Remember how your Mom used to yell at you at the dinner table to stop slouching? She was right. I bet she wouldn’t like the way you sit at your desk either.
A study by Canon UK found that the average desk dweller sits in their chair the equivalent of 34 weeks per year. That is not a typo. A number of people think that buying a $900 chair makes this OK. It probably helps, but it does not compensate for the effects of sitting, especially when you add bad posture to the mix.

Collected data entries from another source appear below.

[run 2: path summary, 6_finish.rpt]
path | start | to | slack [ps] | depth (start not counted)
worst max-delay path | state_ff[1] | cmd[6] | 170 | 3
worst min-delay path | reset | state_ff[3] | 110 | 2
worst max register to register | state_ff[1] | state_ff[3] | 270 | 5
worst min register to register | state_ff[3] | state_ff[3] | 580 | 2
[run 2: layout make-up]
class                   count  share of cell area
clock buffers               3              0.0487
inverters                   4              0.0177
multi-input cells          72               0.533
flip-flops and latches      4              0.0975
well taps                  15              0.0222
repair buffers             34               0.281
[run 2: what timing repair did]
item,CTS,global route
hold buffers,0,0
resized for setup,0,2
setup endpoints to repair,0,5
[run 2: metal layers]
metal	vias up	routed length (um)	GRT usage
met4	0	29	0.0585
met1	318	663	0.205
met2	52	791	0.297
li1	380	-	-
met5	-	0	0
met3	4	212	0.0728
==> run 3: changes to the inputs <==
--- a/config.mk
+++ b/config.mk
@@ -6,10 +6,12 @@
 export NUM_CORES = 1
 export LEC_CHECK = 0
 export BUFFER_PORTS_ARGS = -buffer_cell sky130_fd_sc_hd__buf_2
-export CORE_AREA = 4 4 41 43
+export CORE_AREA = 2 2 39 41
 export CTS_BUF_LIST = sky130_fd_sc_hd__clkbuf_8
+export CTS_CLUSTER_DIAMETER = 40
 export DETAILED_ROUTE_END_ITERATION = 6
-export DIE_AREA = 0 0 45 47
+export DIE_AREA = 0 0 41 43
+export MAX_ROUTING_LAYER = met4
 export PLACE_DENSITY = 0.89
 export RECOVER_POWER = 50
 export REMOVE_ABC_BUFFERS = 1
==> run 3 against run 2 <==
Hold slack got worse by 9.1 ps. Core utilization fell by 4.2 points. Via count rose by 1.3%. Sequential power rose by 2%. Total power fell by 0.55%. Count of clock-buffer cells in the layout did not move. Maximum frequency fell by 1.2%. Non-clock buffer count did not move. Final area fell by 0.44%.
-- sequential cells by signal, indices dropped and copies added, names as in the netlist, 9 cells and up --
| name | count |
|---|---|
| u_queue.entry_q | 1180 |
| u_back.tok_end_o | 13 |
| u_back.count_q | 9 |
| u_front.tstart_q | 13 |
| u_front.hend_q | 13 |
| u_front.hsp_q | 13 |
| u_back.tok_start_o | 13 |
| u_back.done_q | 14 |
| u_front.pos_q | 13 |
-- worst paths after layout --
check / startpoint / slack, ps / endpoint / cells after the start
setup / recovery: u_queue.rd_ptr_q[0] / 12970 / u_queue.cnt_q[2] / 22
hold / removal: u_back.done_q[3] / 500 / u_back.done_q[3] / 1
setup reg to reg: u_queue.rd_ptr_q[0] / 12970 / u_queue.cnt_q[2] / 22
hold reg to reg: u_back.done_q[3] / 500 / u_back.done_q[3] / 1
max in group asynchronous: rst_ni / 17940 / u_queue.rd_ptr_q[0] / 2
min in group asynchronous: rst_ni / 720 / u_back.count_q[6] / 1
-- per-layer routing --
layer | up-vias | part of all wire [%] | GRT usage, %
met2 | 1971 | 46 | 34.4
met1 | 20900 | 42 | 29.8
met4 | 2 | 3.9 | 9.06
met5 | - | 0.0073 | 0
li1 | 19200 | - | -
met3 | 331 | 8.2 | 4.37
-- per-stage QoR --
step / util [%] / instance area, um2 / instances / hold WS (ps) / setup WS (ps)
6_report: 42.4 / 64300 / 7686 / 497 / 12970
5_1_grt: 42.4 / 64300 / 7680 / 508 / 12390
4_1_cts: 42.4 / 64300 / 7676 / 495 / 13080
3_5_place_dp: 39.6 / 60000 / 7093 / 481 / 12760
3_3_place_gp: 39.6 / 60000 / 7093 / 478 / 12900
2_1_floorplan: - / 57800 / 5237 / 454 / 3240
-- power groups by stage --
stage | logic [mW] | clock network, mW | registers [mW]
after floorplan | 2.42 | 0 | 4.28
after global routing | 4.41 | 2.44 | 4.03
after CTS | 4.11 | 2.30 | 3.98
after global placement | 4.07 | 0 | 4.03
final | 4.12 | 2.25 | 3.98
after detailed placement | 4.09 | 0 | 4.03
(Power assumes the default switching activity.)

You have muscles that run from your low back to the upper part of your legs called psoas, also known as hip flexors. They are what allow you lift your knee up (hip flexion). Try that movement right now and notice what it mimics: your legs in the sitting position. So, if you were to maintain this position for 5-6 hours per day, the muscles naturally begin to shorten and you lose flexibility.
Shortened hip flexors can cause you to lean forward when standing, which places undue pressure on your lower back as well as other arthokinematic distortions. Click here to see a detailed video of the mechanics of how this works. Your body will compensate for it, but not always in a way that is beneficial to you.
There are a few things you can do to help alleviate this common office warrior issue:
- Stand up at least once per hour and stretch for 2-3 minutes. One of the best stretches you can do in the office is the following:
- Stand with your feet shoulder width apart, toes pointed straight ahead, left foot about 18 inches in front of you.
- Reach up as high as you can with your right arm
- Bend as far as you can to the left with your arm still extended
- Slightly twist back to your left and hold for 20-30 seconds
- Repeat for the other side, do this 2 times on each side
- Try to strengthen the opposing muscles in your back: the erector spinae. You can do this by doing back extensions on a Swiss ball or a prone cobra core exercise
- Think about working part of the day from a stand-up desk or worktable
- Make sure when you workout that you are not making the problem worse by always doing seated exercises (stationary bike, any seated resistance machine, etc.)
Take care of your posture. Make Mom proud.